Bei Verwendung oder Übermittlung strukturierter Amtssdaten bzw. bei gesetzeskonformen Zahlungszuweisungen ist kein strafbarer nichtgebührender Vorteil nach Art. 322quinquies ersichtlich; gesetzeskonforme Verfahren können vor Strafbarkeit schützen.
“Betreffend den Vorwurf, dass beim Betreibungsamt mit strukturierten Daten gearbeitet werde, sei auf Art. 6 Abs. 2 VeÜ-ZSSV (SR 272.1) verwiesen, wonach das EJPD festlegen kann, dass Verfahrensdaten zusammen mit der Eingabe in strukturierter Form eingereicht werden können. Die technischen Vorgaben wurden in der Verordnung des EJPD über die elektronische Übermittlung im Betreibungswesen (SR 281.112.1) geregelt. Dort wird in Art. 3 Abs.1 festgehalten, dass der eSchKG-Verbund die Datenaustauschplattform SEDEX (secure data exchange) einsetzt und dass das XML-Schema ein Bestandteil des verbindlichen eSchKG-Standards ist (Art. 5 Abs. 2 Bst. a). An der Verwendung von strukturierten Daten ist folglich nichts auszusetzen. Ausserdem wird eine qualifizierte elektronische Signatur von Art. 6 Abs. 1 VeÜ-ZSSV, anders als vom Privatkläger behauptet, nicht vorausgesetzt. Folglich liegt auch diesbezüglich eindeutig kein strafbares Verhalten, geschweige denn eine schlecht zu den Vorwürfen passende Vorteilsgewährung nach Art. 322quinquies StGB, vor. Gleichzeitig scheidet auch eine Strafbarkeit wegen Beihilfe zu Betrug aus, da das Einreichen und Bearbeiten von Anträgen in strukturierter Form durch die Steuerverwaltung bzw. das Betreibungsamt den gesetzlichen Vorgaben entspricht.”

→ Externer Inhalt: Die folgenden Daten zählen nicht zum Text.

**src/hw/rtl/vse_pkg.sv**
```systemverilog
// ----------------------------------------------------------------------------
// vse_pkg
// Shared types and constants of the filled-ellipse span generator.
// ----------------------------------------------------------------------------
package vse_pkg;

  // vdu command codes
  localparam logic [7:0] CMD_CLS           = 8'd12;
  localparam logic [7:0] CMD_PLOT          = 8'd25;
  localparam logic [7:0] PLOT_FILL_ELLIPSE = 8'd157;

  localparam int N_PARAMS = 5;

  // configuration registers
  localparam int         ORIGIN_W     = 11;
  localparam logic [ORIGIN_W-1:0] ORIGIN_RESET = 11'd130;
  localparam logic [0:0] REG_ORIGIN_X = 1'b0;

  // geometry
  localparam int COORD_W = 16;
  localparam int SPAN_W  = COORD_W + 1;
  localparam int HALF_W  = 5;
  localparam int DY_W    = HALF_W + 2;
  localparam int ROOT_W  = HALF_W + 1;
  localparam int REM_W   = 2 * ROOT_W;
  localparam int STEP_W  = $clog2(ROOT_W);
  localparam logic [COORD_W-1:0] PY_BASE = 16'd255;

  localparam int JOB_DEPTH = 2;
  localparam int JOB_PTR_W = $clog2(JOB_DEPTH);

  typedef enum logic {
    KIND_SPAN  = 1'b0,
    KIND_CLEAR = 1'b1
  } kind_t;

  typedef struct packed {
    kind_t                      kind;
    logic [HALF_W-1:0]          half;
    logic signed [COORD_W-1:0]  px;
    logic signed [COORD_W-1:0]  py;
  } job_t;

  typedef struct packed {
    kind_t      kind;
    logic [7:0] row;
    logic [9:0] x_first;
    logic [9:0] x_last;
    logic       last;
  } result_t;

  typedef enum logic [2:0] {
    BK_IDLE,
    BK_CLEAR,
    BK_ROW,
    BK_ROOT,
    BK_SPAN,
    BK_FLUSH
  } back_state_t;

  // parameter bytes wanted, keyed by the low five bits of a command
  function automatic logic [2:0] wanted_count(input logic [4:0] code);
    logic [2:0] n;
    unique case (code)
      5'd17:   n = 3'd1;
      5'd18:   n = 3'd2;
      5'd22:   n = 3'd1;
      5'd25:   n = 3'd5;
      5'd29:   n = 3'd4;
      default: n = 3'd0;
    endcase
    return n;
  endfunction

endpackage

```
**src/hw/rtl/vdu_stream_filled_ellipse_spans.sv**
```systemverilog
// ----------------------------------------------------------------------------
// vdu_stream_filled_ellipse_spans
// VDU byte stream in, clear-screen and filled-ellipse row spans out.
// ----------------------------------------------------------------------------
// Input: one VDU byte per request, taken when push is high and full is low.
// Bytes are parsed as they are taken, so a byte stream runs at one byte a
// cycle while the job queue (two deep) has room. Only a clear or a filled
// ellipse PLOT makes a job; every other byte just updates parser state.
// Output: results wait in one output register; empty low means kind, row,
// x_first, x_last and last_of_run are valid, and pop takes them. While the
// output waits the span engine stalls and, once the job queue fills, so
// does the input side.
// Flow: a clear passes through the job queue to the span engine, which
// writes it to the output register. An ellipse is walked row by row, up to
// 2*MAX_HALF_AXIS+1 rows; each visible row takes a six-step square root and
// then a span step, which can wait while the output register is full.
// Reset (synchronous, rst high) clears parser state, cursor, queue and
// output; origin_x returns to 130. Configuration goes through the APB port,
// origin_x at address 0.
// ----------------------------------------------------------------------------
module vdu_stream_filled_ellipse_spans import vse_pkg::*; #(
  parameter int SCREEN_WIDTH  = 640,
  parameter int SCREEN_HEIGHT = 256,
  parameter int MAX_HALF_AXIS = 31
) (
  input  logic        clk,
  input  logic        rst,
  input  logic        push,
  output logic        full,
  input  logic [7:0]  vdu_byte,
  output logic        empty,
  input  logic        pop,
  output logic        kind,
  output logic [7:0]  row,
  output logic [9:0]  x_first,
  output logic [9:0]  x_last,
  output logic        last_of_run,
  input  logic        psel,
  input  logic        penable,
  input  logic        pwrite,
  input  logic [2:0]  paddr,
  input  logic [31:0] pwdata,
  output logic [31:0] prdata,
  output logic        pready
);

  logic [ORIGIN_W-1:0] origin_x;
  logic                cfg_write;
  logic                job_push;
  logic                job_pop;
  logic                job_full;
  logic                job_empty;
  job_t                job_in;
  job_t                job_out;
  result_t             res;

  // register file
  assign pready    = 1'b1;
  assign cfg_write = psel && penable && pwrite && pready;
  assign prdata    = (paddr[2] == REG_ORIGIN_X) ? {{(32-ORIGIN_W){1'b0}}, origin_x} : '0;

  always_ff @(posedge clk) begin
    if (rst) begin
      origin_x <= ORIGIN_RESET;
    end else if (cfg_write && (paddr[2] == REG_ORIGIN_X)) begin
      origin_x <= pwdata[ORIGIN_W-1:0];
    end
  end

  vse_front #(
    .MAX_HALF_AXIS (MAX_HALF_AXIS)
  ) u_front (
    .clk      (clk),
    .rst      (rst),
    .push     (push),
    .full     (full),
    .vdu_byte (vdu_byte),
    .origin_x (origin_x),
    .job_push (job_push),
    .job      (job_in),
    .job_full (job_full)
  );

  vse_job_fifo u_job_fifo (
    .clk     (clk),
    .rst     (rst),
    .wr_en   (job_push),
    .wr_data (job_in),
    .full    (job_full),
    .rd_en   (job_pop),
    .rd_data (job_out),
    .empty   (job_empty)
  );

  vse_back #(
    .SCREEN_WIDTH  (SCREEN_WIDTH),
    .SCREEN_HEIGHT (SCREEN_HEIGHT)
  ) u_back (
    .clk       (clk),
    .rst       (rst),
    .job_empty (job_empty),
    .job       (job_out),
    .job_pop   (job_pop),
    .pop       (pop),
    .empty     (empty),
    .result    (res)
  );

  assign kind        = res.kind;
  assign row         = res.row;
  assign x_first     = res.x_first;
  assign x_last      = res.x_last;
  assign last_of_run = res.last;

endmodule

```
**src/hw/rtl/vse_front.sv**
```systemverilog
// ----------------------------------------------------------------------------
// vse_front
// Command parser: collects parameter bytes, tracks the cursor and turns
// complete commands into jobs for the span engine.
// ----------------------------------------------------------------------------
module vse_front import vse_pkg::*; #(
  parameter int MAX_HALF_AXIS = 31
) (
  input  logic                clk,
  input  logic                rst,
  input  logic                push,
  output logic                full,
  input  logic [7:0]          vdu_byte,
  input  logic [ORIGIN_W-1:0] origin_x,
  output logic                job_push,
  output job_t                job,
  input  logic                job_full
);

  logic [7:0]         current_command;
  logic [2:0]         params_received;
  logic [2:0]         params_wanted;
  logic [7:0]         param_store [N_PARAMS];
  logic [COORD_W-1:0] cursor_x;
  logic [COORD_W-1:0] cursor_y;

  logic [7:0]         current_command_next;
  logic [2:0]         params_received_next;
  logic [2:0]         params_wanted_next;
  logic               accept;
  logic               is_cls;
  logic               is_plot;
  logic [COORD_W-1:0] plot_x;
  logic [COORD_W-1:0] plot_y;
  logic signed [SPAN_W-1:0] diff;
  logic signed [SPAN_W-1:0] axis;
  logic [SPAN_W-1:0]  px_sum;

  assign full   = job_full;
  assign accept = push && !job_full;

  always_comb begin
    if (params_wanted != 3'd0) begin
      current_command_next = current_command;
      params_received_next = params_received + 3'd1;
      params_wanted_next   = params_wanted - 3'd1;
    end else begin
      current_command_next = vdu_byte;
      params_received_next = 3'd0;
      params_wanted_next   = wanted_count(vdu_byte[4:0]);
    end
  end

  assign is_cls  = (params_wanted_next == 3'd0) && (current_command_next == CMD_CLS);
  assign is_plot = (params_wanted_next == 3'd0) && (current_command_next == CMD_PLOT);

  // a plot completes on its fifth parameter, which is the byte on the port
  assign plot_x = {param_store[2], param_store[1]};
  assign plot_y = {vdu_byte, param_store[3]};

  assign diff   = $signed({plot_x[COORD_W-1], plot_x}) - $signed({cursor_x[COORD_W-1], cursor_x});
  assign axis   = diff >>> 2;
  assign px_sum = {cursor_x[COORD_W-1], cursor_x} + {{(SPAN_W-ORIGIN_W){1'b0}}, origin_x};

  always_comb begin
    job.kind = is_cls ? KIND_CLEAR : KIND_SPAN;
    job.half = (axis[COORD_W-1:0] > COORD_W'(MAX_HALF_AXIS)) ? HALF_W'(MAX_HALF_AXIS)
                                                              : axis[HALF_W-1:0];
    job.px   = $signed(px_sum[SPAN_W-1:1]);
    job.py   = $signed(PY_BASE - {{2{cursor_y[COORD_W-1]}}, cursor_y[COORD_W-1:2]});
  end

  // negative half-axis draws nothing
  assign job_push = accept &&
                    (is_cls || (is_plot && (param_store[0] == PLOT_FILL_ELLIPSE) &&
                                !axis[SPAN_W-1]));

  always_ff @(posedge clk) begin
    if (rst) begin
      current_command <= '0;
      params_received <= '0;
      params_wanted   <= '0;
      cursor_x        <= '0;
      cursor_y        <= '0;
    end else if (accept) begin
      current_command <= current_command_next;
      params_received <= params_received_next;
      params_wanted   <= params_wanted_next;
      if (is_plot) begin
        cursor_x <= plot_x;
        cursor_y <= plot_y;
      end
    end
  end

  always_ff @(posedge clk) begin
    if (accept && (params_wanted != 3'd0) && (params_received < 3'(N_PARAMS))) begin
      param_store[params_received] <= vdu_byte;
    end
  end

endmodule

```
**src/hw/rtl/vse_job_fifo.sv**
```systemverilog
// ----------------------------------------------------------------------------
// vse_job_fifo
// Short job queue between the command parser and the span engine.
// ----------------------------------------------------------------------------
module vse_job_fifo import vse_pkg::*; (
  input  logic clk,
  input  logic rst,
  input  logic wr_en,
  input  job_t wr_data,
  output logic full,
  input  logic rd_en,
  output job_t rd_data,
  output logic empty
);

  job_t                 entries [JOB_DEPTH];
  logic [JOB_PTR_W-1:0] wr_ptr;
  logic [JOB_PTR_W-1:0] rd_ptr;
  logic [JOB_PTR_W:0]   count;

  assign full    = (count == (JOB_PTR_W+1)'(JOB_DEPTH));
  assign empty   = (count == '0);
  assign rd_data = entries[rd_ptr];

  always_ff @(posedge clk) begin
    if (rst) begin
      wr_ptr <= '0;
      rd_ptr <= '0;
      count  <= '0;
    end else begin
      if (wr_en) begin
        wr_ptr <= wr_ptr + 1'b1;
      end
      if (rd_en) begin
        rd_ptr <= rd_ptr + 1'b1;
      end
      if (wr_en && !rd_en) begin
        count <= count + 1'b1;
      end else if (rd_en && !wr_en) begin
        count <= count - 1'b1;
      end
    end
  end

  always_ff @(posedge clk) begin
    if (wr_en) begin
      entries[wr_ptr] <= wr_data;
    end
  end

endmodule

```
**src/hw/rtl/vse_back.sv**
```systemverilog
// ----------------------------------------------------------------------------
// vse_back
// Span engine: walks the rows of an ellipse, finds each half-width with a
// bit-serial square root, clips it and hands spans to the output register.
// ----------------------------------------------------------------------------
module vse_back import vse_pkg::*; #(
  parameter int SCREEN_WIDTH  = 640,
  parameter int SCREEN_HEIGHT = 256
) (
  input  logic    clk,
  input  logic    rst,
  input  logic    job_empty,
  input  job_t    job,
  output logic    job_pop,
  input  logic    pop,
  output logic    empty,
  output result_t result
);

  back_state_t               state;
  back_state_t               state_next;
  logic [HALF_W-1:0]         half;
  logic signed [COORD_W-1:0] px;
  logic signed [COORD_W-1:0] py;
  logic signed [DY_W-1:0]    dy;
  logic [REM_W-1:0]          rem;
  logic [ROOT_W-1:0]         root;
  logic [STEP_W-1:0]         step;
  result_t                   pend;
  logic                      pend_valid;
  result_t                   out_reg;
  logic                      out_valid;

  logic                      load_job;
  logic                      advance;
  logic                      start_root;
  logic                      root_step;
  logic                      take_span;
  logic                      emit_pend;
  logic                      emit_last;
  logic                      emit_clear;

  logic                      out_free;
  logic signed [SPAN_W-1:0]  row_full;
  logic                      row_ok;
  logic                      last_row;
  logic [DY_W-1:0]           dy_abs;
  logic [2*HALF_W-1:0]       b_sq;
  logic [2*HALF_W-1:0]       dy_sq;
  logic [REM_W-1:0]          rem_calc;
  logic [ROOT_W-1:0]         trial;
  logic [REM_W-1:0]          trial_sq;
  logic [REM_W-1:0]          root_sq;
  logic [ROOT_W-1:0]         two_b;
  logic [ROOT_W-1:0]         d;
  logic signed [SPAN_W-1:0]  lo_full;
  logic signed [SPAN_W-1:0]  hi_full;
  logic signed [SPAN_W-1:0]  lo_c;
  logic signed [SPAN_W-1:0]  hi_c;
  logic                      span_ok;
  result_t                   span_res;

  assign out_free = !out_valid || pop;
  assign empty    = !out_valid;
  assign result   = out_reg;

  // row test
  assign row_full = $signed({py[COORD_W-1], py}) +
                    $signed({{(SPAN_W-DY_W){dy[DY_W-1]}}, dy});
  assign row_ok   = !row_full[SPAN_W-1] && (row_full < $signed(SPAN_W'(SCREEN_HEIGHT)));
  assign last_row = (dy == $signed({2'b00, half}));

  // remaining budget 4b^2 + 2 - 4dy^2, always at least 2
  assign dy_abs   = dy[DY_W-1] ? DY_W'(-dy) : DY_W'(dy);
  assign b_sq     = half * half;
  assign dy_sq    = dy_abs[HALF_W-1:0] * dy_abs[HALF_W-1:0];
  assign rem_calc = {b_sq, 2'b00} + REM_W'(2) - {dy_sq, 2'b00};

  // one root bit per cycle, msb first
  assign trial    = root | (ROOT_W'(1) << step);
  assign trial_sq = trial * trial;
  assign root_sq  = root * root;

  // half-width is the root, but never beyond 2b
  assign two_b   = {half, 1'b0};
  assign d       = (root > two_b) ? two_b : root;
  assign lo_full = $signed({px[COORD_W-1], px}) - $signed({{(SPAN_W-ROOT_W){1'b0}}, d});
  assign hi_full = $signed({px[COORD_W-1], px}) + $signed({{(SPAN_W-ROOT_W){1'b0}}, d});
  assign lo_c    = lo_full[SPAN_W-1] ? '0 : lo_full;
  assign hi_c    = (!hi_full[SPAN_W-1] && (hi_full > $signed(SPAN_W'(SCREEN_WIDTH-1))))
                   ? $signed(SPAN_W'(SCREEN_WIDTH-1)) : hi_full;
  assign span_ok = (lo_c <= hi_c);

  always_comb begin
    span_res.kind    = KIND_SPAN;
    span_res.row     = row_full[7:0];
    span_res.x_first = lo_c[9:0];
    span_res.x_last  = hi_c[9:0];
    span_res.last    = 1'b0;
  end

  always_ff @(posedge clk) begin
    if (rst) begin
      state <= BK_IDLE;
    end else begin
      state <= state_next;
    end
  end

  always_comb begin
    state_next = state;
    job_pop    = 1'b0;
    load_job   = 1'b0;
    advance    = 1'b0;
    start_root = 1'b0;
    root_step  = 1'b0;
    take_span  = 1'b0;
    emit_pend  = 1'b0;
    emit_last  = 1'b0;
    emit_clear = 1'b0;
    unique case (state)
      BK_IDLE: begin
        if (!job_empty) begin
          job_pop    = 1'b1;
          load_job   = 1'b1;
          state_next = (job.kind == KIND_CLEAR) ? BK_CLEAR : BK_ROW;
        end
      end
      BK_CLEAR: begin
        if (out_free) begin
          emit_clear = 1'b1;
          state_next = BK_IDLE;
        end
      end
      BK_ROW: begin
        if (row_ok) begin
          start_root = 1'b1;
          state_next = BK_ROOT;
        end else if (last_row) begin
          state_next = BK_FLUSH;
        end else begin
          advance = 1'b1;
        end
      end
      BK_ROOT: begin
        root_step = 1'b1;
        if (step == '0) begin
          state_next = BK_SPAN;
        end
      end
      BK_SPAN: begin
        // a span is held back one place so the final one can carry the last flag
        if (!span_ok || !pend_valid || out_free) begin
          take_span = span_ok;
          emit_pend = span_ok && pend_valid;
          if (last_row) begin
            state_next = BK_FLUSH;
          end else begin
            advance    = 1'b1;
            state_next = BK_ROW;
          end
        end
      end
      BK_FLUSH: begin
        if (!pend_valid) begin
          state_next = BK_IDLE;
        end else if (out_free) begin
          emit_pend  = 1'b1;
          emit_last  = 1'b1;
          state_next = BK_IDLE;
        end
      end
      default: begin
        state_next = BK_IDLE;
      end
    endcase
  end

  always_ff @(posedge clk) begin
    if (load_job) begin
      half <= job.half;
      px   <= job.px;
      py   <= job.py;
      dy   <= -$signed({2'b00, job.half});
    end else if (advance) begin
      dy <= dy + DY_W'(1);
    end
    if (start_root) begin
      rem  <= rem_calc;
      root <= '0;
      step <= STEP_W'(ROOT_W-1);
    end else if (root_step) begin
      if (trial_sq <= rem) begin
        root <= trial;
      end
      step <= step - 1'b1;
    end
    if (take_span) begin
      pend <= span_res;
    end
    if (emit_clear) begin
      out_reg.kind    <= KIND_CLEAR;
      out_reg.row     <= '0;
      out_reg.x_first <= '0;
      out_reg.x_last  <= '0;
      out_reg.last    <= 1'b1;
    end else if (emit_pend) begin
      out_reg <= '{kind: pend.kind, row: pend.row, x_first: pend.x_first,
                   x_last: pend.x_last, last: emit_last};
    end
  end

  always_ff @(posedge clk) begin
    if (rst) begin
      pend_valid <= 1'b0;
      out_valid  <= 1'b0;
    end else begin
      if (take_span) begin
        pend_valid <= 1'b1;
      end else if (emit_last) begin
        pend_valid <= 1'b0;
      end
      if (emit_clear || emit_pend) begin
        out_valid <= 1'b1;
      end else if (pop) begin
        out_valid <= 1'b0;
      end
    end
  end

  a_pend_flushed: assert property (@(posedge clk) disable iff (rst)
    pend_valid |-> (state != BK_IDLE))
    else $error("held span left behind at end of job");

  a_root_bound: assert property (@(posedge clk) disable iff (rst)
    (state == BK_ROOT) |-> (root_sq <= rem))
    else $error("partial root exceeds remaining budget");

  a_out_hold: assert property (@(posedge clk) disable iff (rst)
    (out_valid && !pop) |=> (out_valid && $stable(out_reg)))
    else $error("waiting result overwritten");

  a_clear_last: assert property (@(posedge clk) disable iff (rst)
    (out_valid && (out_reg.kind == KIND_CLEAR)) |-> out_reg.last)
    else $error("clear result without last flag");

endmodule

```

“Des Weiteren wurden auch keine rechtlich erheblichen Tatsachen unrichtig beurkundet, zumal die Finanzverwaltung des Kantons Bern für den Vollzug des Zahlungsverkehrs gesetzlich ermächtigt und verpflichtet ist und es mithin stringent ist, dass Zahlungen auf deren Konto zu leisten sind (Art. 8 Abs. 1 Bst. l der Verordnung über die Organisation und die Aufgaben der Finanzdirektion (Organisationsverordnung FIN, OrV FIN; BSG 152.221.171; vgl. auch Art. 9 Abs. 1 Bst. g OrV FIN, wonach die Steuerverwaltung des Kantons Bern den Kanton in Schuldbetreibungs- und Konkursverfahren vertritt sowie Art. 1 Abs. 1 Bst. a OrV FIN [Koordination und Leitung des Finanzhaushaltes des Kantons Bern durch die Finanzdirektion]). Eine separate schriftliche Vollmacht ist bei Vorliegen einer gesetzlichen Grundlage nicht notwendig. Damit liegen auch keine konkreten und plausiblen Hinweise für einen Amtsmissbrauch nach Art. 312 StGB, eine Verletzung des Amtsgeheimnisses nach Art. 320 StGB oder ein unbefugtes Eindringen in ein Datenverarbeitungssystem nach Art. 143bis StGB vor. Gleichermassen sind keine Anhaltspunkte dafür auszumachen, dass sich eine A.________ der Vorteilsgewährung nach Art. 322quinquies StGB strafbar gemacht haben soll, zumal nicht ersichtlich ist, inwiefern ein nicht gebührender Vorteil hier vorliegen soll. Hinsichtlich des Austausches von Informationen unter Behörden zur Erfüllung ihrer gesetzlichen Aufgaben wurde von der Staatsanwaltschaft zu Recht auf Art. 10 Abs. 1 Bst. a des Kantonalen Datenschutzgesetzes (KDSG; BSG 152.04) verwiesen. Die Beschwerdekammer in Strafsachen teilt schliesslich die Ansicht der Staatsanwaltschaft, dass in der Strafanzeige erst gar nicht erläutert wurde, inwiefern sich eine A.________ der Verleumdung strafbar gemacht haben soll. Der Beschwerdeführer hat kein Handeln wider besseres Wissen beschrieben. Die Ausführungen in der Beschwerde vermögen nichts an der Rechtsmässigkeit der Nichtanhandnahmeverfügung zu ändern. Der Beschwerdeführer belässt es auch hier im Wesentlichen dabei, sich nicht damit einverstanden zu erklären, dass die Steuerverwaltung des Kantons Bern das Inkasso von Gerichtskosten betreibt resp. das Zahlungen auf das Konto der Finanzverwaltung des Kantons Bern zu tätigen sind, was – wie vorstehend erklärt – indes rechtens ist und demnach von vornherein keine strafbare Handlung zu begründen vermag.”